WHITE PAPER ITAGroup, Inc.
TRENDS IN PEOPLE PERFORMANCE MANAGEMENT Companies must generate maximum return on their marketing, including investment in employee performance management programs. In recent years, however, several trends have emerged that not only justify this approach, but have refined it to the point where people performance improvement strategies are as important to a company’s success as are product innovation, customer satisfaction, quality and operational efficiency.

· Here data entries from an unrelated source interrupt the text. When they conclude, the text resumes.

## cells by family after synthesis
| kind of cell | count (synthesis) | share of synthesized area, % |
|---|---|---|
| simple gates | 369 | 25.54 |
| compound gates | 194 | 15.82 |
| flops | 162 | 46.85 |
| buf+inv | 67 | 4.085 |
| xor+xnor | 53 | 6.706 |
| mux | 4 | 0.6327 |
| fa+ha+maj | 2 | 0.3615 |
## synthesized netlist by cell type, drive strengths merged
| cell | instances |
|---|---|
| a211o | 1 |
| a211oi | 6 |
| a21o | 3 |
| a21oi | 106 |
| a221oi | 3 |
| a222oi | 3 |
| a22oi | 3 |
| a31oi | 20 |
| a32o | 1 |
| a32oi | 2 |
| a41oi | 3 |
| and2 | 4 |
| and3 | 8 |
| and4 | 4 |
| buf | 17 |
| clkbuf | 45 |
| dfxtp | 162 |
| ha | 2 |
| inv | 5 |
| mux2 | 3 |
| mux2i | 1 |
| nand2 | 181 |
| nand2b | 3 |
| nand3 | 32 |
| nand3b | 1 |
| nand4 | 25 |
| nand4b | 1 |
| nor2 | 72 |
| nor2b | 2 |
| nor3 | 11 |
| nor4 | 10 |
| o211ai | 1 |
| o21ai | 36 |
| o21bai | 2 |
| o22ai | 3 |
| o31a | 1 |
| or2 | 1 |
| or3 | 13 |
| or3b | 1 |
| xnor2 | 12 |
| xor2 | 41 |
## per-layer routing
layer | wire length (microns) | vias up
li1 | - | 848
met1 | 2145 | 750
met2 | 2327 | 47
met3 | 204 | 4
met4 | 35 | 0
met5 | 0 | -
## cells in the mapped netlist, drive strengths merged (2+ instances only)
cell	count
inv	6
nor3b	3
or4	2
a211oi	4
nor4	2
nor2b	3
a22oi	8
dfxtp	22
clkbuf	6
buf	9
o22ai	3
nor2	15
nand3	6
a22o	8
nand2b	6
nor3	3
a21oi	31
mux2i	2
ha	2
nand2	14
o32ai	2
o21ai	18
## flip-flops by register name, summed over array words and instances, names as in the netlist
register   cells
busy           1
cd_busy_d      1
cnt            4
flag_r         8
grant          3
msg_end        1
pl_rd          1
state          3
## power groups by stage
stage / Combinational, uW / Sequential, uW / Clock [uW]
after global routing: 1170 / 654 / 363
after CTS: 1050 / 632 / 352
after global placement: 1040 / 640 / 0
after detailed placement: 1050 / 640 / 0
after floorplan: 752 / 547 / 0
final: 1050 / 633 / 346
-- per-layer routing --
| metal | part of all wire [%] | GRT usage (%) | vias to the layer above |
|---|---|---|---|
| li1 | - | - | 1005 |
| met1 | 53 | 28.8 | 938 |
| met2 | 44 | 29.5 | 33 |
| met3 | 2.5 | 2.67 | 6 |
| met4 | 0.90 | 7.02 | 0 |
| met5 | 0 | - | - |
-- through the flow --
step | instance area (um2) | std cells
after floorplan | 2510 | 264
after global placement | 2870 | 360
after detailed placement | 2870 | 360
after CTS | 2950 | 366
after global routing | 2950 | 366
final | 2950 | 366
File: src/rtl/pipeline_flow_ctrl.sv
// Control-flow sequencer: arbitrates PC-update sources, generates stalls/flushes,
// and parks a redirect while a fetch is outstanding so the stale response is dropped.
module pipeline_flow_ctrl #(
    parameter int              XLEN        = 32,
    parameter logic [XLEN-1:0] TRAP_VECTOR = 'h0000_0100
) (
    input  logic            clk,
    input  logic            arstn,
    input  logic            redirectValid,
    input  logic [XLEN-1:0] redirectTarget,
    input  logic            trapReq,
    input  logic            mretReq,
    input  logic [XLEN-1:0] mepc,
    input  logic            loadUse,
    input  logic            mduBusy,
    input  logic            ifBusy,
    input  logic            ifRespValid,
    output logic            pcWriteEn,
    output logic [1:0]      pcSelect,
    output logic [XLEN-1:0] targetPc,
    output logic            stallIf,
    output logic            stallId,
    output logic            stallEx,
    output logic            flushIfId,
    output logic            flushIdEx,
    output logic            flushExMem,
    output logic            mduKill,
    output logic            ifDiscard
);

    typedef enum logic {RUN, HOLD} state_e;

    localparam logic [1:0] SEL_SEQ  = 2'd0;
    localparam logic [1:0] SEL_TGT  = 2'd1;
    localparam logic [1:0] SEL_TRAP = 2'd2;
    localparam logic [1:0] SEL_MEPC = 2'd3;

    state_e          state_q, state_d;
    logic [1:0]      pendSel_q, pendSel_d;
    logic [XLEN-1:0] pendPc_q, pendPc_d;

    // Winning redirect-class request in RUN (trap > mret > branch/jump)
    logic            redirCls;
    logic [1:0]      reqSel;
    logic [XLEN-1:0] reqPc;

    // Effective pending selection in HOLD: a fresh trap replaces the parked one
    logic [1:0]      holdSel;
    logic [XLEN-1:0] holdPc;

    assign redirCls = trapReq | mretReq | redirectValid;
    assign holdSel  = trapReq ? SEL_TRAP : pendSel_q;
    assign holdPc   = trapReq ? TRAP_VECTOR : pendPc_q;

    always_comb begin
        reqSel = SEL_TGT;
        reqPc  = redirectTarget;
        if (trapReq) begin
            reqSel = SEL_TRAP;
            reqPc  = TRAP_VECTOR;
        end else if (mretReq) begin
            reqSel = SEL_MEPC;
            reqPc  = mepc;
        end
    end

    always_ff @(posedge clk or negedge arstn) begin
        if (!arstn) begin
            state_q   <= RUN;
            pendSel_q <= '0;
            pendPc_q  <= '0;
        end else begin
            state_q   <= state_d;
            pendSel_q <= pendSel_d;
            pendPc_q  <= pendPc_d;
        end
    end

    always_comb begin
        state_d   = state_q;
        pendSel_d = pendSel_q;
        pendPc_d  = pendPc_q;
        if (state_q == RUN) begin
            if (redirCls && ifBusy) begin
                state_d   = HOLD;
                pendSel_d = reqSel;
                pendPc_d  = reqPc;
            end
        end else begin
            pendSel_d = holdSel;
            pendPc_d  = holdPc;
            if (ifRespValid) state_d = RUN;
        end
    end

    always_comb begin
        pcWriteEn  = 1'b0;
        pcSelect   = SEL_SEQ;
        targetPc   = '0;
        stallIf    = 1'b0;
        stallId    = 1'b0;
        stallEx    = 1'b0;
        flushIfId  = 1'b0;
        flushIdEx  = 1'b0;
        flushExMem = 1'b0;
        mduKill    = 1'b0;
        ifDiscard  = 1'b0;
        if (!arstn) begin
            // all outputs stay low while reset is asserted
        end else if (state_q == HOLD) begin
            pcSelect   = holdSel;
            targetPc   = holdPc;
            flushIfId  = 1'b1;
            flushExMem = trapReq;
            mduKill    = trapReq;
            pcWriteEn  = ifRespValid;
            ifDiscard  = ifRespValid;
        end else if (redirCls) begin
            pcSelect   = reqSel;
            targetPc   = reqPc;
            pcWriteEn  = !ifBusy;
            flushIfId  = 1'b1;
            flushIdEx  = 1'b1;
            flushExMem = trapReq;
            mduKill    = trapReq;
        end else if (mduBusy) begin
            stallIf = 1'b1;
            stallId = 1'b1;
            stallEx = 1'b1;
        end else if (loadUse) begin
            stallIf   = 1'b1;
            stallId   = 1'b1;
            flushIdEx = 1'b1;
        end else begin
            pcWriteEn = !ifBusy;
        end
    end

endmodule

File: config.mk
export PLATFORM = sky130hd
export DESIGN_NAME = pipeline_flow_ctrl
export DESIGN_NICKNAME = d
export VERILOG_FILES = /design/src/rtl/pipeline_flow_ctrl.sv
export SDC_FILE = /design/constraint.sdc
export NUM_CORES = 1
export LEC_CHECK = 0
export CAP_MARGIN = 20
export CORE_UTILIZATION = 40
export DETAILED_ROUTE_END_ITERATION = 10
export PLACE_DENSITY = 0.91
export RECOVER_POWER = 50
export SETUP_SLACK_MARGIN = 0.2
export SYNTH_ARGS = -nofsm -noshare
export SYNTH_HDL_FRONTEND = slang
export SYNTH_SLANG_ARGS = --single-unit
File: constraint.sdc
create_clock -name clk -period 5.9 [get_ports clk]
set_input_delay 1.77 -clock clk [delete_from_list [all_inputs] [get_ports clk]]
set_output_delay 1.77 -clock clk [all_outputs]
set_load 0.02 [all_outputs]
==> results of run 1 <==
## critical path, delay by kind of cell
| kind | cells | cell delay [ns] |
|---|---|---|
| simple gates | 2 | 0.31 |
| compound gates | 1 | 0.16 |
| buf+inv | 3 | 1.64 |
## through the flow
| step | hold WS [ns] | util (%) | std cells | setup WS (ns) | total power, mW |
|---|---|---|---|---|---|
| after global placement | 0.4614 | 63.03 | 394 | 0.3151 | 0.5309 |
| after detailed placement | 0.4691 | 63.30 | 395 | 0.2116 | 0.5453 |
| after global routing | 0.4999 | 65.44 | 404 | 0.1282 | 0.7919 |
| after CTS | 0.4855 | 65.31 | 403 | 0.2104 | 0.7609 |
| final | 0.4848 | 65.44 | 404 | 0.2309 | 0.7594 |
| after floorplan | 0.4501 | - | 227 | 1.156 | 0.4263 |
## power breakdown
part | internal [mW] | leakage [nW] | switching [mW] | total, mW
clock | 0.126 | 0.0581 | 0.0909 | 0.217
sequential | 0.263 | 0.466 | 0.0183 | 0.281
combinational | 0.139 | 0.926 | 0.122 | 0.261
## cell type report
class                   count  share of cell area (%)
clock buffers               5                   1.875
clock inverters             3                   1.193
inverters                   3                  0.3069
multi-input cells         159                   36.45
flip-flops and latches     35                   23.87
well taps                  72                   2.455
repair buffers            127                   33.86
## logic make-up after synthesis
kind of cell           count (synthesis)  synth area share [%]
and+or+nand+nor                       49                 12.55
DFF                                   35                 36.90
muxes                                 32                 15.13
buffers and inverters                 33                 7.590
AOI/OAI and AO/OA                     78                 27.83
## routing by layer
metal | wire [um] | up-vias | global-route usage (%)
li1 | - | 1083 | -
met1 | 2940 | 1137 | 27.30
met2 | 3614 | 92 | 40.86
met3 | 410 | 9 | 3.678
met4 | 82 | 0 | 7.636
met5 | 0 | - | 0
## sequential cells by signal, indices dropped and copies added (netlist names)
register / flops
state_q: 1
pendSel_q: 2
pendPc_q: 32
`config.mk`:
```
export PLATFORM = sky130hd
export DESIGN_NAME = pinkball_sprite_fetch
export DESIGN_NICKNAME = d
export VERILOG_FILES = /design/src/rtl/pinkball_pkg.sv /design/src/rtl/pinkball_anim_ctr.sv /design/src/rtl/pinkball_sprite_fetch.sv
export SDC_FILE = /design/constraint.sdc
export NUM_CORES = 1
export LEC_CHECK = 0
export CORE_ASPECT_RATIO = 1.75
export CORE_UTILIZATION = 50
export DETAILED_ROUTE_END_ITERATION = 16
export PLACE_DENSITY = 0.77
export SLEW_MARGIN = 20
export SYNTH_ARGS = -nofsm -noshare
export SYNTH_HDL_FRONTEND = slang
export SYNTH_SLANG_ARGS = --single-unit
```
`constraint.sdc`:
```
create_clock -name Clk -period 5.9 [get_ports Clk]
set_clock_uncertainty 0.1 [all_clocks]
set_input_delay 1.18 -clock Clk [delete_from_list [all_inputs] [get_ports Clk]]
set_output_delay 1.18 -clock Clk [all_outputs]
set_load 0.02 [all_outputs]
```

DIRECTING FUNDS TOWARD INTERNAL BRANDING The first trend is a shift in corporate attitude toward the role of employees and channel partners in the overall branding strategy and its effect on the bottom line. It is the growing realization that external efforts to promote a company’s brand to its customers are necessary, but in order to actually deliver on that brand promise, there also must be a plan for aligning employee attitudes and actions with that brand. Internal branding, which involves communicating to employees what the brand is and how each employee can bring to life, is becoming increasingly important in a company’s ability to differentiate itself from its competition. Although the link between engaged employees, satisfied customers and an improved bottom line has been supported intuitively by business executives, there is a growing body of evidence that quantifies this link. Brands aren’t logos and taglines; they are customer experiences delivered over time. And aside from the product or service itself, people can be the most important element in delivering on the brand promise. Studies show that companies that align their employees with the corporate mission and brand consistently outperform their competition. One example of research that connects employee engagement to employee satisfaction, and employee satisfaction to profitability, is a 2007 study conducted by the Russell Investment Group. The study analyzed the stock performance of Fortune’s annual list of the “100 Best Companies to Work For” and compared it to the stock performance of the broader market. The study found that since 1998 the companies on this list delivered five times as much to investors as the general market—a clear link between employee engagement and financial performance.1 Another example is a study of a major hotel chain conducted by Dr. Don Schultz, a professor at Northwestern University. The study tested the belief that engaged employees, who are focused on delivering on the brand promise of exceptional service to customers, can positively impact financial performance. Analysis of survey and spending data collected from customers © 2011 | ITAGroup®, the associated design/logo and Driven by Loyalty® are registered service marks of ITAGroup, Inc. All rights reserved. | Page 1 of 6
revealed that a 10 percent increase in customers’ perceptions that the hotel “tried to satisfy” them resulted in a 23 percent increase in overall consumer spending and a 20 percent increase in spending per visit.2 A third study, conducted by Towers Perrin/ISR, analyzed employee survey data collected from more than 664,000 employees from companies across 50 countries and the financial performance of those companies. The study found that not only do companies with highly engaged employees have lower staff turnover rates, lower absenteeism and higher customer satisfaction, but that these same companies perform better financially, as well. Specifically, the study found that earnings per share (EPS) for the companies with higher levels of employee engagement rose by 28 percent, compared to a drop of 11 percent in EPS among companies with lower levels of employee engagement.3 Aligning employee behavior with corporate direction and delivering on the brand promise takes a concerted effort, but the impact that employees can have on satisfying customers and financial performance is undeniable. Dollars used to improve employee engagement and customer experience are delivering a strong return on investment, and more companies are becoming a part of this trend.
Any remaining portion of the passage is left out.